Viernes semana segunda Tiempo Ordinario (24 enero, S. Francisco deSales)

De Corazón a corazón: 1Sam 24,3-21 (David no quiere matar a Saúl); Mc 3,13-19 ("Llamó a los que quiso… para que estuvieran con él… y para enviarlos a evangelizar")

Contemplación, vivencia, misión: En el evangelio siempre se pueden entrever los latidos del Corazón de Cristo, que mira con amor y llama por amor, para entablar una amistad con él y dedicarse con él a llevar a efecto los designios del Padre sobre toda la humanidad. Entrando en esta “onda” de su amor, no hay lugar para las envidias ni para las revanchas.

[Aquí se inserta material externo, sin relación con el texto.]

File: config.mk
export PLATFORM = sky130hd
export DESIGN_NAME = sketch_counter_update
export DESIGN_NICKNAME = d
export VERILOG_FILES = /design/src/rtl/sketch_counter_update.sv
export SDC_FILE = /design/constraint.sdc
export NUM_CORES = 1
export LEC_CHECK = 0
export CORE_UTILIZATION = 48
export CTS_CLUSTER_DIAMETER = 50
export DETAILED_ROUTE_END_ITERATION = 8
export GPL_TIMING_DRIVEN = 1
export PLACE_DENSITY = 0.72
export SYNTH_ARGS = -nofsm -noshare
export SYNTH_HDL_FRONTEND = slang
export SYNTH_SLANG_ARGS = --single-unit
export TNS_END_PERCENT = 10
File: constraint.sdc
create_clock -name memclk_i -period 3.8 [get_ports memclk_i]
set_clock_uncertainty 0.05 [all_clocks]
set_input_delay 0.38 -clock memclk_i [delete_from_list [all_inputs] [get_ports memclk_i]]
set_output_delay 0.38 -clock memclk_i [all_outputs]
set_load 0.02 [all_outputs]
File: src/rtl/sketch_counter_update.sv
// sketch_counter_update
//   Last stage of the sketch hash pipeline. Each hash result {row, col} is
//   paired in order with a packet byte count. The matching SRAM counter is
//   then updated with a read-modify-write: counter += bytes. A clear request
//   sweeps zeros over the whole counter array. Clock domain: memclk.
//
//   Optional feature macro: SKETCH_SATURATE_EN
//     defined   - the sum clamps at all-ones, so a counter never wraps
//     undefined - the sum wraps modulo 2**CNT_WIDTH
//
// Ports
//   memclk_i, reset_i            clock, async active-high reset
//   hash_valid_i/hash_data_i/
//   sram_id_i                    hash push (col = hash LSBs, row = id LSBs)
//   byte_valid_i/byte_cnt_i      byte-count push
//   clear_req_i                  pulse: zero every counter
//   mem_req_o/mem_wr_o/
//   mem_addr_o/mem_wdata_o       registered SRAM request, held until mem_gnt_i
//   mem_gnt_i                    request accepted this cycle
//   mem_rvalid_i/mem_rdata_i     read return, latency >= 1
//   busy_o                       FSM active or either queue non-empty
//   drop_cnt_o                   saturating count of overflow drops
//   update_cnt_o                 wrapping count of completed updates
module sketch_counter_update #(
    parameter int HASH_WIDTH  = 32,
    parameter int ID_WIDTH    = 16,
    parameter int BYTE_WIDTH  = 16,
    parameter int ROW_BITS    = 2,
    parameter int COL_BITS    = 16,
    parameter int CNT_WIDTH   = 32,
    parameter int QDEPTH_LOG2 = 2
) (
    input  logic                         memclk_i,
    input  logic                         reset_i,
    input  logic                         hash_valid_i,
    input  logic [HASH_WIDTH-1:0]        hash_data_i,
    input  logic [ID_WIDTH-1:0]          sram_id_i,
    input  logic                         byte_valid_i,
    input  logic [BYTE_WIDTH-1:0]        byte_cnt_i,
    input  logic                         clear_req_i,
    output logic                         mem_req_o,
    output logic                         mem_wr_o,
    output logic [ROW_BITS+COL_BITS-1:0] mem_addr_o,
    output logic [CNT_WIDTH-1:0]         mem_wdata_o,
    input  logic                         mem_gnt_i,
    input  logic                         mem_rvalid_i,
    input  logic [CNT_WIDTH-1:0]         mem_rdata_i,
    output logic                         busy_o,
    output logic [15:0]                  drop_cnt_o,
    output logic [31:0]                  update_cnt_o
);
    localparam int AW = ROW_BITS + COL_BITS;
    localparam int QD = 1 << QDEPTH_LOG2;
    localparam logic [QDEPTH_LOG2:0] QFULL = (QDEPTH_LOG2+1)'(QD);

    typedef enum logic [2:0] {IDLE, RD_REQ, RD_WAIT, WR_REQ, CLR} state_e;

    state_e                 state_q;
    logic                   clr_pend_q;
    logic [BYTE_WIDTH-1:0]  bytes_q;
    logic                   mem_req_q, mem_wr_q;
    logic [AW-1:0]          mem_addr_q;
    logic [CNT_WIDTH-1:0]   mem_wdata_q;
    logic [15:0]            drop_q;
    logic [31:0]            upd_q;

    // Queue storage carries no reset; only the pointers and counts matter.
    logic [AW-1:0]          hq_mem_q [QD];
    logic [BYTE_WIDTH-1:0]  bq_mem_q [QD];
    logic [QDEPTH_LOG2-1:0] hq_wp_q, hq_rp_q, bq_wp_q, bq_rp_q;
    logic [QDEPTH_LOG2:0]   hq_cnt_q, bq_cnt_q;

    logic clear_go, pop, hq_full, bq_full, hq_push, bq_push, hq_ovf, bq_ovf;
    logic [AW-1:0]          hq_in;
    logic [CNT_WIDTH:0]     sum_ext;
    logic [CNT_WIDTH-1:0]   sum_d;
    logic                   unused_bits;

    assign hq_in    = {sram_id_i[ROW_BITS-1:0], hash_data_i[COL_BITS-1:0]};
    assign clear_go = clear_req_i || clr_pend_q;
    assign hq_full  = (hq_cnt_q == QFULL);
    assign bq_full  = (bq_cnt_q == QFULL);
    // A pending clear outranks queued pairs, so no pop while one is waiting.
    assign pop      = (state_q == IDLE) && !clear_go && (hq_cnt_q != '0) && (bq_cnt_q != '0);
    // A full queue still accepts a push when its head leaves the same cycle.
    assign hq_push  = hash_valid_i && (!hq_full || pop);
    assign bq_push  = byte_valid_i && (!bq_full || pop);
    assign hq_ovf   = hash_valid_i && !hq_push;
    assign bq_ovf   = byte_valid_i && !bq_push;

    assign sum_ext = {1'b0, mem_rdata_i} + {{(CNT_WIDTH+1-BYTE_WIDTH){1'b0}}, bytes_q};
`ifdef SKETCH_SATURATE_EN
    assign sum_d = sum_ext[CNT_WIDTH] ? '1 : sum_ext[CNT_WIDTH-1:0];
`else
    assign sum_d = sum_ext[CNT_WIDTH-1:0];
`endif
    assign unused_bits = ^{hash_data_i, sram_id_i, sum_ext[CNT_WIDTH]};

    always_ff @(posedge memclk_i) begin
        if (hq_push) hq_mem_q[hq_wp_q] <= hq_in;
        if (bq_push) bq_mem_q[bq_wp_q] <= byte_cnt_i;
    end

    always_ff @(posedge memclk_i or posedge reset_i) begin
        if (reset_i) begin
            hq_wp_q  <= '0; hq_rp_q <= '0; hq_cnt_q <= '0;
            bq_wp_q  <= '0; bq_rp_q <= '0; bq_cnt_q <= '0;
            drop_q   <= '0;
        end else begin
            if (hq_push) hq_wp_q <= hq_wp_q + 1'b1;
            if (bq_push) bq_wp_q <= bq_wp_q + 1'b1;
            if (pop) begin
                hq_rp_q <= hq_rp_q + 1'b1;
                bq_rp_q <= bq_rp_q + 1'b1;
            end
            if (hq_push && !pop)      hq_cnt_q <= hq_cnt_q + 1'b1;
            else if (!hq_push && pop) hq_cnt_q <= hq_cnt_q - 1'b1;
            if (bq_push && !pop)      bq_cnt_q <= bq_cnt_q + 1'b1;
            else if (!bq_push && pop) bq_cnt_q <= bq_cnt_q - 1'b1;
            // Both queues overflowing together still count as one lost packet.
            if ((hq_ovf || bq_ovf) && drop_q != 16'hFFFF) drop_q <= drop_q + 1'b1;
        end
    end

    always_ff @(posedge memclk_i or posedge reset_i) begin
        if (reset_i) begin
            state_q     <= IDLE;
            clr_pend_q  <= 1'b0;
            bytes_q     <= '0;
            mem_req_q   <= 1'b0;
            mem_wr_q    <= 1'b0;
            mem_addr_q  <= '0;
            mem_wdata_q <= '0;
            upd_q       <= '0;
        end else begin
            if (clear_req_i && state_q != IDLE && state_q != CLR) clr_pend_q <= 1'b1;
            unique case (state_q)
                IDLE: begin
                    if (clear_go) begin
                        clr_pend_q  <= 1'b0;
                        state_q     <= CLR;
                        mem_req_q   <= 1'b1;
                        mem_wr_q    <= 1'b1;
                        mem_addr_q  <= '0;
                        mem_wdata_q <= '0;
                    end else if (pop) begin
                        state_q    <= RD_REQ;
                        mem_req_q  <= 1'b1;
                        mem_wr_q   <= 1'b0;
                        mem_addr_q <= hq_mem_q[hq_rp_q];
                        bytes_q    <= bq_mem_q[bq_rp_q];
                    end
                end
                RD_REQ: if (mem_gnt_i) begin
                    mem_req_q <= 1'b0;
                    state_q   <= RD_WAIT;
                end
                RD_WAIT: if (mem_rvalid_i) begin
                    mem_req_q   <= 1'b1;
                    mem_wr_q    <= 1'b1;
                    mem_wdata_q <= sum_d;
                    state_q     <= WR_REQ;
                end
                WR_REQ: if (mem_gnt_i) begin
                    mem_req_q <= 1'b0;
                    mem_wr_q  <= 1'b0;
                    upd_q     <= upd_q + 1'b1;
                    state_q   <= IDLE;
                end
                CLR: begin
                    // The address register doubles as the sweep counter.
                    if (clear_req_i) begin
                        mem_addr_q <= '0;
                    end else if (mem_gnt_i) begin
                        if (mem_addr_q == '1) begin
                            mem_req_q <= 1'b0;
                            mem_wr_q  <= 1'b0;
                            state_q   <= IDLE;
                        end else begin
                            mem_addr_q <= mem_addr_q + 1'b1;
                        end
                    end
                end
                default: state_q <= IDLE;
            endcase
        end
    end

    assign mem_req_o    = mem_req_q;
    assign mem_wr_o     = mem_wr_q;
    assign mem_addr_o   = mem_addr_q;
    assign mem_wdata_o  = mem_wdata_q;
    assign busy_o       = (state_q != IDLE) || (hq_cnt_q != '0) || (bq_cnt_q != '0);
    assign drop_cnt_o   = drop_q;
    assign update_cnt_o = upd_q;
endmodule

==> impl_metrics.ini <==
[sta]
post-route-min-period_ns = 2.908
max_freq_mhz = 343.9
worst_slew_pin_slew_ns = 1.025
setup_violations = 0
grt_setup_unrepaired = no
fin_crit_sh_pct = 76.52
slew_viol_final = 0
setup-tns-final_ns = 0
finalHoldViolCount = 0
maxSlewHeadroom_pct = 31.65

[clock_tree]
cts.sinks = 270
postCtsSetupRepairBufs = 0
path_clk_slew_ns = 0.06
root_buffer = clkbuf_16
clock_latency_ns = 0.56
cts_resized = 0
cts_buffer_depth = 3
postCtsHoldBufs = 0
cts_tree = built
h-tree-depth = 1
cts_buffers = 31

[global_routing]
overflow = 0
grt_pass1_wl_um = 42280
antenna_found_initial = 0
grt_max_degree = 47
grt_use_total_pct = 20.43
grt_pass1_vias = 8049

[route]
vias_per_cell = 5.507
route.detailed.drc = 0
drtIter0Drc = 467
vias = 8024
firstDrtPassIters = 7
wirelength_um = 26200
drtAntennaViolNets = 0
wl_per_cell_um = 17.98

[die]
dieWidth_um = 161.1
io_pins = 204
dieHeight_um = 161.1
die_area_um2 = 25950
initial_utilization_pct = 49.51
rows = 57
coreArea_um2 = 24530

[placed_design]
dp_hpwl_um = 17970
numPortBuffers = 173
gp_congestion = 0.9199
placed_area_um2 = 14290

[power]
p_sw_w = 0.003702
vdd_drop_max_v = 0.0005002
leakage_nw = 5.911
seq_power_share_pct = 40.0
p_comb_share_pct = 34.8
intPower_w = 0.007126
pwr_density_cell_nw_per_um2 = 710.9
p_sw_share_pct = 34.19
clkPwrFrac_pct = 25.2

[synthesis]
postSynthAreaPerCell_um2 = 13.17
synth_edf_count = 136
synth-simple-area-share_pct = 11.27
ys_top_cells_by_area = edfxtp_1 34%, dfrtp_1 28%, mux4_2 6.3%
ys_seq_elements = 270
netlist_area_um2 = 12150
async_flop_share_pct = 49.63
synth_fa_ha_area_share_pct = 3.482
yosysWarnings = 0
syn_inst = 922
synth.area.mux_share_pct = 8.158
syn_nets = 1057
synth_most_common_cell = edfxtp_1
synth_top_area_share_pct = 33.62
synth_top_area_cell = edfxtp_1
synth_top_family_by_area = simple AND/OR/NAND/NOR gates
seq_area_frac_synth_pct = 61.23
synth_commonest_cells = 136 x edfxtp_1, 134 x dfrtp_1, 94 x nand2_1
synth_ff_type = edfxtp_1
synth_compound_area_share_pct = 7.993
ys_types = 75
yosys.area_share.xor_xnor_pct = 5.768

[worst_setup_path]
critical_path_class = reg -> reg
start_kind = flop
cp_max_fo = 14
critPathArrivalTime_ns = 3.32
cp-end-kind = flop
crit_required_ns = 4.21

[status]
outcome = finished, final reports clean

[finish]
finalNetCount = 1244
postLayoutCellArea_um2 = 15230
antenna_cells = 0
drive_gt1_share_pct = 12.71
area_growth_pct = 25.41

[run]
cap_violations = 0

[hold_path]
hp-class = in -> async
==> path summary, 6_finish.rpt <==
check	start	depth (start not counted)	endpoint	slack, ns
min	reset_i	2	drop_cnt_o[12]	0.35
min in group memclk_i	sram_id_i[0]	1	hq_mem_q[0][16]	0.41
min reg2reg	update_cnt_o[31]	1	update_cnt_o[31]	0.41
max in group asynchronous	reset_i	3	mem_addr_o[1]	2.59
max	state_q[2]	9	bq_cnt_q[2]	0.89
max reg2reg	state_q[2]	9	bq_cnt_q[2]	0.89
==> critical path, cell delays in order, from the launching register on <==
cell and delay (ns):
dfrtp_1 0.52, nor2_1 0.39, a31oi_1 0.18, nor2b_1 0.47, ha_1 0.29, inv_1 0.06, fa_1 0.38, xor2_1 0.18
nor2_1 0.12, xor2_1 0.17
==> area by class of cell <==
class | count | area (µm²)
Clock inverter | 20 | 145.1
Tap cell | 324 | 405.4
Multi-Input combinational cell | 590 | 4454
Timing Repair Buffer | 192 | 1899
Fill cell | 1889 | 9300
Clock buffer | 37 | 798.3
Inverter | 24 | 93.84
Sequential cell | 270 | 7437
==> power by group through the flow <==
stage	Clock, W	Sequential [W]	Combinational, W
floorplan	0	0.00439	0.00247
global placement	0	0.00436	0.00369
detailed placement	0	0.00439	0.00377
CTS	0.00280	0.00434	0.00380
global route	0.00290	0.00443	0.00414
finish	0.00273	0.00433	0.00377
==> metal layers <==
layer  track usage (%)  routed length (µm)
met1             27.92               11520
met2             34.29               12720
met3             3.313                1480
met4             5.017                 483
met5                 0                   0
==> flip-flops by register name (all words and copies together) (netlist names), 16 cells and up <==
register      cells
bq_mem_q         64
bytes_q          16
drop_cnt_o       16
hq_mem_q         72
mem_addr_o       18
mem_wdata_o      32
update_cnt_o     32
==> cells by family (layout without fill, tap and decap cells) <==
logic type                 after synthesis  after routing
adders and majority gates               32             32
AOI/OAI and AO/OA                      150            150
buffers and inverters                   62            273
DFF                                    270            270
xor gates and xnor gates                80             80
muxes                                   54             54
and+or+nand+nor                        274            274
==> metrics by stage <==
step	util (%)	total power (W)	hold slack [ns]	std cells	worst slack [ns]
floorplan	-	0.006857	0.3987	922	1.252
global placement	58.25	0.008057	0.4111	1400	0.5335
detailed placement	58.25	0.008164	0.4098	1400	0.4612
CTS	62.09	0.01094	0.3865	1457	0.8877
global route	62.09	0.01147	0.4096	1457	0.6469
finish	62.09	0.01083	0.3487	1457	0.8923
==> cells in the final DEF (no fill, tap or decap), types with 6 or more instances in the layout <==
| cell | instances |
|---|---|
| a21oi_1 | 29 |
| mux4_2 | 34 |
| and2_1 | 11 |
| o21ai_0 | 54 |
| clkbuf_16 | 31 |
| edfxtp_1 | 136 |
| nor2_1 | 46 |
| clkdlybuf4s50_1 | 173 |
| o31ai_1 | 6 |
| inv_1 | 23 |
| nand4_1 | 21 |
| nand3_1 | 34 |
| and3_1 | 20 |
| buf_4 | 17 |
| mux2_2 | 20 |
| dfrtp_1 | 134 |
| nor3_1 | 8 |
| clkbuf_1 | 6 |
| a32oi_1 | 6 |
| xor2_1 | 28 |
| xnor2_1 | 52 |
| ha_1 | 29 |
| clkinv_2 | 9 |
| nand2_1 | 94 |
(Power assumes the default switching activity.)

El amor llena el corazón y no deja sitio para tonterías. “Los que tienen la vocación de ser ministros de la Palabra deben sentir con fuerza la necesidad de hacerla accesible a su comunidad … captar la belleza de la Palabra de Dios y verla relacionada con su vida cotidiana… hablar con el corazón para alcanzar los corazones de las personas que escuchan” (Aperuit illis, n.5).

*Discípulos de la Palabra con la Madre de Jesús: Cuando se reciben las palabras de Jesús en el corazón (como María: Lc 2,19.51), se camina "hacia la unión plena y visible" entre todos los cristianos (Juan Pablo II, Ut unum sint, n.99).